-------- DATA SECTION --------

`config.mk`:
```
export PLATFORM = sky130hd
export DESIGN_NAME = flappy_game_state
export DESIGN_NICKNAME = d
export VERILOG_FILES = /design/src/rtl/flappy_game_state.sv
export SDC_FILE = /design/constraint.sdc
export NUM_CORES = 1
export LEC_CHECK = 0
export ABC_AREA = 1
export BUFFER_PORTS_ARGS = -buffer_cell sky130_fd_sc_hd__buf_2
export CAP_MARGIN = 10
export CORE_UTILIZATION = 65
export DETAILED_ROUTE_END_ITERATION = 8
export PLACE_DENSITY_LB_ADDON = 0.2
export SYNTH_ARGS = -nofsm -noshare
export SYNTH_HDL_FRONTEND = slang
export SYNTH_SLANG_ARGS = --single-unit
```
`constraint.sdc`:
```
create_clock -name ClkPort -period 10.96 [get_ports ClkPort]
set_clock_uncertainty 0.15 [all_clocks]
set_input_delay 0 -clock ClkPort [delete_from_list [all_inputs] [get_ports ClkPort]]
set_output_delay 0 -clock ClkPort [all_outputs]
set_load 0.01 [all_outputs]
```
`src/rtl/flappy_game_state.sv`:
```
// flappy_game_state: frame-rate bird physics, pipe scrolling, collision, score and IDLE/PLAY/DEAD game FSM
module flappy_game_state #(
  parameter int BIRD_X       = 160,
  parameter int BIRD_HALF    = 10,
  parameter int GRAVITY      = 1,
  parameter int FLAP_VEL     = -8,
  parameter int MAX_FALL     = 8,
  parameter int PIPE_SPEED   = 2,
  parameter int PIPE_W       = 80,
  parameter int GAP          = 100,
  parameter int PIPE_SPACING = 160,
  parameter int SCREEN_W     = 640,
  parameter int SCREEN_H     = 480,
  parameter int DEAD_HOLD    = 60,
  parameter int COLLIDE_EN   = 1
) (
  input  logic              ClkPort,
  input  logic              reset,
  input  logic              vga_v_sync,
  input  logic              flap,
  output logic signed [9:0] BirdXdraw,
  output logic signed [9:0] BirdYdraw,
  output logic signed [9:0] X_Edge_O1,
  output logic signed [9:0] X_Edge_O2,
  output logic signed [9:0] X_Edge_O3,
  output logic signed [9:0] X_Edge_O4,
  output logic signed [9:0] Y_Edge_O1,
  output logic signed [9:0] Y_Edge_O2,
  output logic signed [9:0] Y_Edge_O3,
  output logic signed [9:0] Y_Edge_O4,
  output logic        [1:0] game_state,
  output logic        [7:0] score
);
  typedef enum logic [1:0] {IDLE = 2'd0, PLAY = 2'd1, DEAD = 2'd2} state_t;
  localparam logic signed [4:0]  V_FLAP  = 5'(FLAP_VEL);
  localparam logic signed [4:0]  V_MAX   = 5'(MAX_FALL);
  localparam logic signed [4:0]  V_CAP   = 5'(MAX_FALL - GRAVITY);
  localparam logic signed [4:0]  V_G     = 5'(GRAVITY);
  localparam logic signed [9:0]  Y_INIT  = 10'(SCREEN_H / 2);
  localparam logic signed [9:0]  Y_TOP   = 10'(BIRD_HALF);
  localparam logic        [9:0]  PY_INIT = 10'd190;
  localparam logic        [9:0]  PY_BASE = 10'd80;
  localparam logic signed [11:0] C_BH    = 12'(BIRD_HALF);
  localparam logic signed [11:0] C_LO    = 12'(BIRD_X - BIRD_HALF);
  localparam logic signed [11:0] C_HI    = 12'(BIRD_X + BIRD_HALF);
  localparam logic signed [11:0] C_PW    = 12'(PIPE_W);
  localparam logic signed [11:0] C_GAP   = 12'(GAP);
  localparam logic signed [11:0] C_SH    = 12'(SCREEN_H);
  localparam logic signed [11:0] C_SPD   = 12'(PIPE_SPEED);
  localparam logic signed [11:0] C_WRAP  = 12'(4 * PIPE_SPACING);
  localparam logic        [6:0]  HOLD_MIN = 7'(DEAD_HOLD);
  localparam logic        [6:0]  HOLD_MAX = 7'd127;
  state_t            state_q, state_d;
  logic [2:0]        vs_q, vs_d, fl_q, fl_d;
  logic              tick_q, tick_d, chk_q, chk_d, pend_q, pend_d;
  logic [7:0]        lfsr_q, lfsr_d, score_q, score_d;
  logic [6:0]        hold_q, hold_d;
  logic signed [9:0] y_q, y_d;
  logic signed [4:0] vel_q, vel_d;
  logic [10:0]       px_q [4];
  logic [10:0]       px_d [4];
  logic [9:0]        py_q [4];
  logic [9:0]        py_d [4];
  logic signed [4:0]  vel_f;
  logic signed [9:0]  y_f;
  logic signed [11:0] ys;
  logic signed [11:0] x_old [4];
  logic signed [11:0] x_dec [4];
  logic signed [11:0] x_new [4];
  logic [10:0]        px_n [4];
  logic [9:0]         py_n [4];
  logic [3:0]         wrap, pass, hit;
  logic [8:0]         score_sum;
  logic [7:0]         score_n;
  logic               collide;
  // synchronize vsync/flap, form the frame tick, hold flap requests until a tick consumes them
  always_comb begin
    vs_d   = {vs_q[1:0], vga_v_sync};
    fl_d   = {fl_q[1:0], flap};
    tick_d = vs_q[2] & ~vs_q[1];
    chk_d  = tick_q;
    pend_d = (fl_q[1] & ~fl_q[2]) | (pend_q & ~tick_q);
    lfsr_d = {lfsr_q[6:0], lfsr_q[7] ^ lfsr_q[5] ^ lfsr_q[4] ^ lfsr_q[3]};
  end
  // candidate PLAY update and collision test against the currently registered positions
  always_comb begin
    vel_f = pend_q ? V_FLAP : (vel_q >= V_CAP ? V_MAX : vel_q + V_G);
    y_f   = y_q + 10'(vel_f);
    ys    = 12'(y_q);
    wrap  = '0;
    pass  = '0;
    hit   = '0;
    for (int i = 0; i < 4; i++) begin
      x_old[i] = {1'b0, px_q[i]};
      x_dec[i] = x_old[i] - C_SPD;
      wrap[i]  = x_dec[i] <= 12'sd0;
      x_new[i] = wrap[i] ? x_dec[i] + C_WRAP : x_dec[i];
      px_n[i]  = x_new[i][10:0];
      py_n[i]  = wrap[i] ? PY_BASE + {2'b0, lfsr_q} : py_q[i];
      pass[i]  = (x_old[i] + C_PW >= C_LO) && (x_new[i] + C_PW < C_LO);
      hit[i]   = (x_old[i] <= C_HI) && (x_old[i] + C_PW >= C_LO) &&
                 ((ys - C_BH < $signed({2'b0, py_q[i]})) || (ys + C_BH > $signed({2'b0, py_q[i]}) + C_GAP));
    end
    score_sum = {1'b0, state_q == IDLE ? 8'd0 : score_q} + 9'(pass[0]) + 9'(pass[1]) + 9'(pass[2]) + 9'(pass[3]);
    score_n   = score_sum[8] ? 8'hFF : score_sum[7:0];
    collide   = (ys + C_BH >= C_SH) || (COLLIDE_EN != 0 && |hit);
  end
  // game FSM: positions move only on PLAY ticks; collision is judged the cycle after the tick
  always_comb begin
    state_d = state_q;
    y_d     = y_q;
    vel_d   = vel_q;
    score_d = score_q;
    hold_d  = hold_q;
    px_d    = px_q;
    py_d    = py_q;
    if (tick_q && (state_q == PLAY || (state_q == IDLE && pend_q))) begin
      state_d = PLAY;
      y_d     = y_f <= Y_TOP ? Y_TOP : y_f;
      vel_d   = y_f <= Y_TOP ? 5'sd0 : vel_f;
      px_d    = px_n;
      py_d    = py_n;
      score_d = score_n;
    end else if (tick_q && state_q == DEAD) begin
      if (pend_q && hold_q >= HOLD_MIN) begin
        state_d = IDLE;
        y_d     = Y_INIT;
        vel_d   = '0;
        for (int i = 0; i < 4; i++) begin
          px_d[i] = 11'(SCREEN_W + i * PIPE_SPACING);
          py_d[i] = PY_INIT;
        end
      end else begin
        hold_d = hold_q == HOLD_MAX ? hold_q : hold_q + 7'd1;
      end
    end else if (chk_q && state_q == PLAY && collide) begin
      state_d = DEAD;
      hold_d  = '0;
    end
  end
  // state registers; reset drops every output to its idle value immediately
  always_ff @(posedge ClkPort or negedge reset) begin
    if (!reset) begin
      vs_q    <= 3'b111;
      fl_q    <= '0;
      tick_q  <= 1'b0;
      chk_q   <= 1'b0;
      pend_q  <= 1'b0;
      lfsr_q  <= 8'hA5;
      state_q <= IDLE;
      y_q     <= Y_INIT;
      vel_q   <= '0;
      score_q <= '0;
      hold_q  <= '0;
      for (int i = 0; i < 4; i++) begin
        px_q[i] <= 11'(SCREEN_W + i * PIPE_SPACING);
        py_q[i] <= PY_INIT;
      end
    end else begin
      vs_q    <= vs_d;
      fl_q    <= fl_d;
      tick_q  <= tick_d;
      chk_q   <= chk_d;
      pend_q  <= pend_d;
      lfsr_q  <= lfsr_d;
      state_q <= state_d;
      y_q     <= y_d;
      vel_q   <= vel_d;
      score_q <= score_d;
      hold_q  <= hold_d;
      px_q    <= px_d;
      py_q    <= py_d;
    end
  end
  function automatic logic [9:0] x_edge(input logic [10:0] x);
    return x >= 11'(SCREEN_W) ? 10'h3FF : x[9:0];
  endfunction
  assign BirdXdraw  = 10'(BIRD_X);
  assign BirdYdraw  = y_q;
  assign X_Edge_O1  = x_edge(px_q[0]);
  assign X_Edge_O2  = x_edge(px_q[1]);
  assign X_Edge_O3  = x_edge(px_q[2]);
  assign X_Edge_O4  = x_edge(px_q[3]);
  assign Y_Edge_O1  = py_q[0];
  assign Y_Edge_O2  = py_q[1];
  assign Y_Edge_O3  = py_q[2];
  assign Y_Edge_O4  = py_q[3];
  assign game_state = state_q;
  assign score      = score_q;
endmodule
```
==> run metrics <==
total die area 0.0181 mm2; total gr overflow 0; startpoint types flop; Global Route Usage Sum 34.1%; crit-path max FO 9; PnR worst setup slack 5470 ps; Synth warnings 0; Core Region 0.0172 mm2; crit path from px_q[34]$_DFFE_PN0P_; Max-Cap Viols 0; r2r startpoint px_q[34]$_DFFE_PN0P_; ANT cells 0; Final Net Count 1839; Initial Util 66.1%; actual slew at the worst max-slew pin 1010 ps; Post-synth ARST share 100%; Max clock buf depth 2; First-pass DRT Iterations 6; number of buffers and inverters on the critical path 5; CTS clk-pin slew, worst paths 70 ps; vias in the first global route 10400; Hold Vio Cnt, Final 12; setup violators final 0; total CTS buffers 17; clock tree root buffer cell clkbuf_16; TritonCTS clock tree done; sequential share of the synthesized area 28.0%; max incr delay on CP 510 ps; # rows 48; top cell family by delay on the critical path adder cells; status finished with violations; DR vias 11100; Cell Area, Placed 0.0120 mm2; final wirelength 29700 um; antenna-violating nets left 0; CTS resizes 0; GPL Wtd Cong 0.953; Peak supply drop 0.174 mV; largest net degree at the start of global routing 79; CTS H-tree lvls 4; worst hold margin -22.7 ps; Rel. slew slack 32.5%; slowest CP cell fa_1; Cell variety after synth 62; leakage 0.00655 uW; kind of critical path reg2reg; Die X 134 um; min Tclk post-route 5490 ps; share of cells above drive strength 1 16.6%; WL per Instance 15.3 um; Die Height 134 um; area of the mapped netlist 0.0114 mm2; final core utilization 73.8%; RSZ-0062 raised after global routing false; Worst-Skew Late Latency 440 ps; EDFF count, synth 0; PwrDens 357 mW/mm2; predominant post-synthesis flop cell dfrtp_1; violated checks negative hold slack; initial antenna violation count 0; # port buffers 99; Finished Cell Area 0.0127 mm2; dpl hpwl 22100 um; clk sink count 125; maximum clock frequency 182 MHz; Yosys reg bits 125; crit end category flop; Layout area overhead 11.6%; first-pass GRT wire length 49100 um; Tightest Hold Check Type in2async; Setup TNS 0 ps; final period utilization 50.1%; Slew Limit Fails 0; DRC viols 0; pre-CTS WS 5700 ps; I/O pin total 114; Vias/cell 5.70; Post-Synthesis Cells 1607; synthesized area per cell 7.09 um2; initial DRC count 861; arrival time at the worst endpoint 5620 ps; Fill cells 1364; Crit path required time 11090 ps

--------
-------- DATA SECTION --------

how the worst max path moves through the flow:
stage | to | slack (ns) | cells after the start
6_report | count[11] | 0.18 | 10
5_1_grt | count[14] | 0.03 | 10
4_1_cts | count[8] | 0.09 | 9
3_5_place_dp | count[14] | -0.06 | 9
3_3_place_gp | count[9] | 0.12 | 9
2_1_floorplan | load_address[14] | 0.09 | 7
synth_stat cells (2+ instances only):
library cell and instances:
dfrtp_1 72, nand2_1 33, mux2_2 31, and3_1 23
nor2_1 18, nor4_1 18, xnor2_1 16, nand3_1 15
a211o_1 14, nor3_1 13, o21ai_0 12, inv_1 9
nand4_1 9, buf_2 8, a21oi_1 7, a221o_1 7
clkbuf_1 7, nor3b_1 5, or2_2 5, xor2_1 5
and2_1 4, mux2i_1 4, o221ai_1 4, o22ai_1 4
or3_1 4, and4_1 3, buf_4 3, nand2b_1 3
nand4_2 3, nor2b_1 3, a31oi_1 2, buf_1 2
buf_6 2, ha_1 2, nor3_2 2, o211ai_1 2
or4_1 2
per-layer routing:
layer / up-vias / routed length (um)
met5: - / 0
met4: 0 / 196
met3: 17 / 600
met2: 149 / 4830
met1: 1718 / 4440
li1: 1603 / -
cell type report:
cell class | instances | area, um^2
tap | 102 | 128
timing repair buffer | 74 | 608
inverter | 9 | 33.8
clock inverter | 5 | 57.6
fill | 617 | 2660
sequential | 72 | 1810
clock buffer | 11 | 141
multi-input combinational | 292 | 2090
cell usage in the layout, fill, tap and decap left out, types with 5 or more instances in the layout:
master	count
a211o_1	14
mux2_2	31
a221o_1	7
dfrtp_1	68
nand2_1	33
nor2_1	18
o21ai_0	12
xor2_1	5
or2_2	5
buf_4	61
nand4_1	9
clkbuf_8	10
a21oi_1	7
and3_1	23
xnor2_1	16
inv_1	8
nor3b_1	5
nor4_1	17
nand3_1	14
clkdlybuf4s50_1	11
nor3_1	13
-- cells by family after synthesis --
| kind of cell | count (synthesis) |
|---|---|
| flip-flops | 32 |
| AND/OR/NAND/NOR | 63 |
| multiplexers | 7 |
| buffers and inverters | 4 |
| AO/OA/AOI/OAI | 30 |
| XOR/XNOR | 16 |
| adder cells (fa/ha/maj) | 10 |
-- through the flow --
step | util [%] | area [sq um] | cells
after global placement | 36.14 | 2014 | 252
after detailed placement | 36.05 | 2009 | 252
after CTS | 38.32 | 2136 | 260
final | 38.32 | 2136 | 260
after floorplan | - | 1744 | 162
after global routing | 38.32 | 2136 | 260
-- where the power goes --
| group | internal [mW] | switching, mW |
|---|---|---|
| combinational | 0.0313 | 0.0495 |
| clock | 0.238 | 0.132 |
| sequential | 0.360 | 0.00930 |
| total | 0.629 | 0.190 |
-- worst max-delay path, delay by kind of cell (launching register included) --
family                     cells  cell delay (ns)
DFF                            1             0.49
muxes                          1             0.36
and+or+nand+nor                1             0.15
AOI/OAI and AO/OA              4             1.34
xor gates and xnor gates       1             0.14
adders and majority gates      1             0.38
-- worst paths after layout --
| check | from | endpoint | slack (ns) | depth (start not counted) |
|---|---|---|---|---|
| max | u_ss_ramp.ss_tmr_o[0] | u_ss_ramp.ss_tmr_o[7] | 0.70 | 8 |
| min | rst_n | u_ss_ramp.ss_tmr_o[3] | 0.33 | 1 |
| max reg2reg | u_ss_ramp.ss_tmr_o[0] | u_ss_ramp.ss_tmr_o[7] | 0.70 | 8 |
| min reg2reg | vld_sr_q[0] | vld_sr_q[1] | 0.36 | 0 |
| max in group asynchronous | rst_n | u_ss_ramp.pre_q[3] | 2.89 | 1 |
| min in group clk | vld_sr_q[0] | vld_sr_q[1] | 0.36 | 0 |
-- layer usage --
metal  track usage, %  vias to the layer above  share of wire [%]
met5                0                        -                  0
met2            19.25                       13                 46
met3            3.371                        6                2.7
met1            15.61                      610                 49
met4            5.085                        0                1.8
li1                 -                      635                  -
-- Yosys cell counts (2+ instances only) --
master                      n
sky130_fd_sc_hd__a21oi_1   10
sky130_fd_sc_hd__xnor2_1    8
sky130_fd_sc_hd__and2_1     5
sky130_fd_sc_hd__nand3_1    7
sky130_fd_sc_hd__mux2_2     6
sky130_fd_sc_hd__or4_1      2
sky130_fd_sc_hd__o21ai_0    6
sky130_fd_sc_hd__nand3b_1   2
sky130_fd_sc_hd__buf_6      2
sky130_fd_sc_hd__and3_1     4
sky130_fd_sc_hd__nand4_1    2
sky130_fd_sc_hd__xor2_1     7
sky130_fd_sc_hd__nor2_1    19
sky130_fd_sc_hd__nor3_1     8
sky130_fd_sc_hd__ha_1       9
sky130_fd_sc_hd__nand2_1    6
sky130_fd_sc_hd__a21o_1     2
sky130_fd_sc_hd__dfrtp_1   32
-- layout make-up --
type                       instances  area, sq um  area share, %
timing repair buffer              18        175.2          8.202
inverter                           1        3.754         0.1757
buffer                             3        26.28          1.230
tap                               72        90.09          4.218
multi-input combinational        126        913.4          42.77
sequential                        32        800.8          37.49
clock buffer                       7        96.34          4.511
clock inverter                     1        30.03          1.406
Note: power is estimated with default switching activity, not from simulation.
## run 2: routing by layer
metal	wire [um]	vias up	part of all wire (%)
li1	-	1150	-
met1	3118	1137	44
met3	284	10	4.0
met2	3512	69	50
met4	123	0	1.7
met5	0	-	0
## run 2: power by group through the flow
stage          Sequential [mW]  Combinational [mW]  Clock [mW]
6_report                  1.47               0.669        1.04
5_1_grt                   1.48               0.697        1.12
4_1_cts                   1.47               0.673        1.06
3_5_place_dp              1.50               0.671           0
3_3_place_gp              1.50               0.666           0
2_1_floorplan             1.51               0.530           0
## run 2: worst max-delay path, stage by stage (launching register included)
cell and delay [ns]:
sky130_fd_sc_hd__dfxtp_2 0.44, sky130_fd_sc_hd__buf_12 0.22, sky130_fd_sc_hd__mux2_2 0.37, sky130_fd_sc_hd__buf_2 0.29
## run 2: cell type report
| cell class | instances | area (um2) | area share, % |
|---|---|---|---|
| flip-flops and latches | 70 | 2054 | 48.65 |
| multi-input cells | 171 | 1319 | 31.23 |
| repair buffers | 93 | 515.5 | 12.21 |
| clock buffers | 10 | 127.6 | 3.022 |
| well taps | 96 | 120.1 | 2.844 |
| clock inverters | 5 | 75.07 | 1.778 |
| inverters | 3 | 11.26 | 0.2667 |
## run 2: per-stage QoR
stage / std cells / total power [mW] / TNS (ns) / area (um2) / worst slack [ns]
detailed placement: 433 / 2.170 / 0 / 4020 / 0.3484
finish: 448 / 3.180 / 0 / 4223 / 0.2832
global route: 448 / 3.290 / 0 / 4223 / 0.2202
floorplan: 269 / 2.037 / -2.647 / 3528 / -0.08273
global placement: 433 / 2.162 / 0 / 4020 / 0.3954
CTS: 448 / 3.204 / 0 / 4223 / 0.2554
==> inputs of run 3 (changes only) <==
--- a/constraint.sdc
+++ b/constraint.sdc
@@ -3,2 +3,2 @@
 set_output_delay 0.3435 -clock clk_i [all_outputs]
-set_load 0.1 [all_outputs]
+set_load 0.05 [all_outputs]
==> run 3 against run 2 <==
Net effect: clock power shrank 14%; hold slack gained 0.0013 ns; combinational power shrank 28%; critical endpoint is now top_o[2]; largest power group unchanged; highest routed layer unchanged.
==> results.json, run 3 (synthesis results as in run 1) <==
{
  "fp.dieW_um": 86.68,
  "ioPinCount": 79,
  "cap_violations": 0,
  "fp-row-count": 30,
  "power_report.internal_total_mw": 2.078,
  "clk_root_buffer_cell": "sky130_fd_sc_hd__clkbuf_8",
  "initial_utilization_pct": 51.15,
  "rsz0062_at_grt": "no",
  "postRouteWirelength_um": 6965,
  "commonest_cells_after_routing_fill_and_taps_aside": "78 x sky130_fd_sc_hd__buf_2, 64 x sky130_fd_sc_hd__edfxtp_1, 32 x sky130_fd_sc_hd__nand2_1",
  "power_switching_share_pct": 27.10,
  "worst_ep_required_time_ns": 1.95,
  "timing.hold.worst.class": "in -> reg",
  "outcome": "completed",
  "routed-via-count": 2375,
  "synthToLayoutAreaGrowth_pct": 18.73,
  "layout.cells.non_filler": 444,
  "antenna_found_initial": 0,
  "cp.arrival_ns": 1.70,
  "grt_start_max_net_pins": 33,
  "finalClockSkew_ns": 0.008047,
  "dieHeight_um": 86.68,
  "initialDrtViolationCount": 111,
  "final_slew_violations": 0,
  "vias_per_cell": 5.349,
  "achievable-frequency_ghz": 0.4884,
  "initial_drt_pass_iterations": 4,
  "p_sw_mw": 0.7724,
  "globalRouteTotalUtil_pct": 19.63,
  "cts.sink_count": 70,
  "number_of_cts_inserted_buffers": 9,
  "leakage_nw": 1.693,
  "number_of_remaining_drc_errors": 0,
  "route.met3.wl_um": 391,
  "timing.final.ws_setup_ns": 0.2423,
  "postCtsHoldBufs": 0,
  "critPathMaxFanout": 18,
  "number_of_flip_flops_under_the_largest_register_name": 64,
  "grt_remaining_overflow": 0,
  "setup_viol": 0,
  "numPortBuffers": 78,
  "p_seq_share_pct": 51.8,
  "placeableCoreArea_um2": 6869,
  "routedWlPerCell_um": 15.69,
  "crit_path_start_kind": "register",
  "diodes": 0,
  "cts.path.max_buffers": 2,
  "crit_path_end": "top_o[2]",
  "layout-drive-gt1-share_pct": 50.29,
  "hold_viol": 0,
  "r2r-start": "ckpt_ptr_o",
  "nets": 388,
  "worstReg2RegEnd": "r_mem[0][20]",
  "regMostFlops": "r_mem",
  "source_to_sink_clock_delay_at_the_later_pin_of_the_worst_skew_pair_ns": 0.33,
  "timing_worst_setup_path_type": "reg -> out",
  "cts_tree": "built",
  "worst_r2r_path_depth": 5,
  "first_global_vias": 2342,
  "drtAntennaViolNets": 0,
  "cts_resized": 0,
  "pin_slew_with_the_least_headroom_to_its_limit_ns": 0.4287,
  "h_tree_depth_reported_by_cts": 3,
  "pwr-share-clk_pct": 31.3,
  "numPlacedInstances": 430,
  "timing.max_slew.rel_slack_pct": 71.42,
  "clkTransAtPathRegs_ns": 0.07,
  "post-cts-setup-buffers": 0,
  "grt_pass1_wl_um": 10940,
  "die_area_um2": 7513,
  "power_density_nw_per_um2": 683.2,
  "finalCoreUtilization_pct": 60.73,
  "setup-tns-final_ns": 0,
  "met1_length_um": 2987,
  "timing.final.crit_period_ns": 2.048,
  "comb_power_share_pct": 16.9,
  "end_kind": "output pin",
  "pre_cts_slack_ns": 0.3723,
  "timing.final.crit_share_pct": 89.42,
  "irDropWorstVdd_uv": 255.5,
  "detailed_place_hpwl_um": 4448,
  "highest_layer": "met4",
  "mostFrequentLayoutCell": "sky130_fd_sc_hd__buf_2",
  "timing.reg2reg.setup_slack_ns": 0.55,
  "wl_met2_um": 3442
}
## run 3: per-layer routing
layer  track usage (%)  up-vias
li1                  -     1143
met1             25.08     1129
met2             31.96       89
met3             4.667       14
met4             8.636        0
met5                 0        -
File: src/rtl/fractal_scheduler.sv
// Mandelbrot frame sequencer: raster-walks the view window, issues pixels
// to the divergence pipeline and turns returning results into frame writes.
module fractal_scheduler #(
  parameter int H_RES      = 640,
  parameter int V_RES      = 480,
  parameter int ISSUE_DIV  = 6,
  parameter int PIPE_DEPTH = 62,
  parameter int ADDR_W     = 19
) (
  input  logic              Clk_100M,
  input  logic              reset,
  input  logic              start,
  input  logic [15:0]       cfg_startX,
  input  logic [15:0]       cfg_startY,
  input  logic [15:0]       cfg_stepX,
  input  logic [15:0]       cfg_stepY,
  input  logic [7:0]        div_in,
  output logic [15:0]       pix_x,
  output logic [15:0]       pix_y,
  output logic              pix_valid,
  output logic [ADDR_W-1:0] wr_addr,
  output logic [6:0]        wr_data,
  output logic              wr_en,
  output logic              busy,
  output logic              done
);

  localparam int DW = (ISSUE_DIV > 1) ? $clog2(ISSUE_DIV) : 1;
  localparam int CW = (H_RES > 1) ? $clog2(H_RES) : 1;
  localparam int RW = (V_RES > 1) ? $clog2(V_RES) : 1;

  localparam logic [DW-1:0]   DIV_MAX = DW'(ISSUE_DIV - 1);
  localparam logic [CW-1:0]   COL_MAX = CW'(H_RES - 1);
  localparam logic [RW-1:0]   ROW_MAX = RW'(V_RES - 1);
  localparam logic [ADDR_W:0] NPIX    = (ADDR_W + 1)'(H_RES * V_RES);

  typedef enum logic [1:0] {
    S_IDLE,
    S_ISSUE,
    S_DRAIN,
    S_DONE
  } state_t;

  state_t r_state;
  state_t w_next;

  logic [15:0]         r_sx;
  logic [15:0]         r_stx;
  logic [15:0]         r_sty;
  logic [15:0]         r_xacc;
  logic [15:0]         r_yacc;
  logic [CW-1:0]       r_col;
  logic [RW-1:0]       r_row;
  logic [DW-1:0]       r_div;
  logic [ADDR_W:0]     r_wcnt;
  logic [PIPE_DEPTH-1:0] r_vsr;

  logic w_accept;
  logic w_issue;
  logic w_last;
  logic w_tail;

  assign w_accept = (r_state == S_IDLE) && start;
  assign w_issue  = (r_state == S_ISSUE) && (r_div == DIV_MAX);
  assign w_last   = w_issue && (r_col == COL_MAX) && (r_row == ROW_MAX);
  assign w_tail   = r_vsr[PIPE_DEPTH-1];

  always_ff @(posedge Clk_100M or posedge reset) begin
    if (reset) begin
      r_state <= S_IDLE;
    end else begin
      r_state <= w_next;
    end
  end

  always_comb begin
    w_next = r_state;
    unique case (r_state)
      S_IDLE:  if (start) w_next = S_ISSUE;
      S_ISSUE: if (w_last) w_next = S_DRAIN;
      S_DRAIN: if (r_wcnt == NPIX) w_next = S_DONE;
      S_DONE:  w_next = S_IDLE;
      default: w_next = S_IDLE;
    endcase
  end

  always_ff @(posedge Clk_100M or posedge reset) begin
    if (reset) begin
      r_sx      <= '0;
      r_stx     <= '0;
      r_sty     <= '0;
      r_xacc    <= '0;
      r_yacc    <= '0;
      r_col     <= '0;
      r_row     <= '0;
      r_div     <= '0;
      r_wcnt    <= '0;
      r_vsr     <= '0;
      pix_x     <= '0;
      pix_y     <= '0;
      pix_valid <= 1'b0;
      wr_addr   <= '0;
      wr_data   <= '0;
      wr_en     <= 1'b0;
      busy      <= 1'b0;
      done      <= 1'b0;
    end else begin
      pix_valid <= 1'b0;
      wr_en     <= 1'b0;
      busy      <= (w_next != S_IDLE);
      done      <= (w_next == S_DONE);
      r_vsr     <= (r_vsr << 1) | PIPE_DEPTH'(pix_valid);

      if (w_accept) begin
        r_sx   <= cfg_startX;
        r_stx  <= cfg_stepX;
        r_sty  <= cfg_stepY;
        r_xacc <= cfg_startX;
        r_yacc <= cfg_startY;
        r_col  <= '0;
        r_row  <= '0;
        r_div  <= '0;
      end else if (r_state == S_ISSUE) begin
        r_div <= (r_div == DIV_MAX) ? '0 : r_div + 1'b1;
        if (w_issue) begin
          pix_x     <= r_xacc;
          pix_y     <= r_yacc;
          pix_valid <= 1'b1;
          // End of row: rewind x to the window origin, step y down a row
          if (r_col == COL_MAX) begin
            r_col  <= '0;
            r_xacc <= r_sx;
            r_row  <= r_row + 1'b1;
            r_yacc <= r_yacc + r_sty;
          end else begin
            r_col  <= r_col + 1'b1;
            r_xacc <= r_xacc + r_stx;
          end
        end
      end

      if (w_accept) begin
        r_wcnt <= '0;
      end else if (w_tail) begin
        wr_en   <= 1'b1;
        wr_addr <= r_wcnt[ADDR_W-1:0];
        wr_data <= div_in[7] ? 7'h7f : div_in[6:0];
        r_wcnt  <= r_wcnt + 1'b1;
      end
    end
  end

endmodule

--------

When the line with "how the worst" is reached in the data above, start copying there, and copy each line exactly until the line with "nand4_1 9, buf_2 8, a21oi_1 7, a221o_1 7" has been copied; copy nothing else.

how the worst max path moves through the flow:
stage | to | slack (ns) | cells after the start
6_report | count[11] | 0.18 | 10
5_1_grt | count[14] | 0.03 | 10
4_1_cts | count[8] | 0.09 | 9
3_5_place_dp | count[14] | -0.06 | 9
3_3_place_gp | count[9] | 0.12 | 9
2_1_floorplan | load_address[14] | 0.09 | 7
synth_stat cells (2+ instances only):
library cell and instances:
dfrtp_1 72, nand2_1 33, mux2_2 31, and3_1 23
nor2_1 18, nor4_1 18, xnor2_1 16, nand3_1 15
a211o_1 14, nor3_1 13, o21ai_0 12, inv_1 9
nand4_1 9, buf_2 8, a21oi_1 7, a221o_1 7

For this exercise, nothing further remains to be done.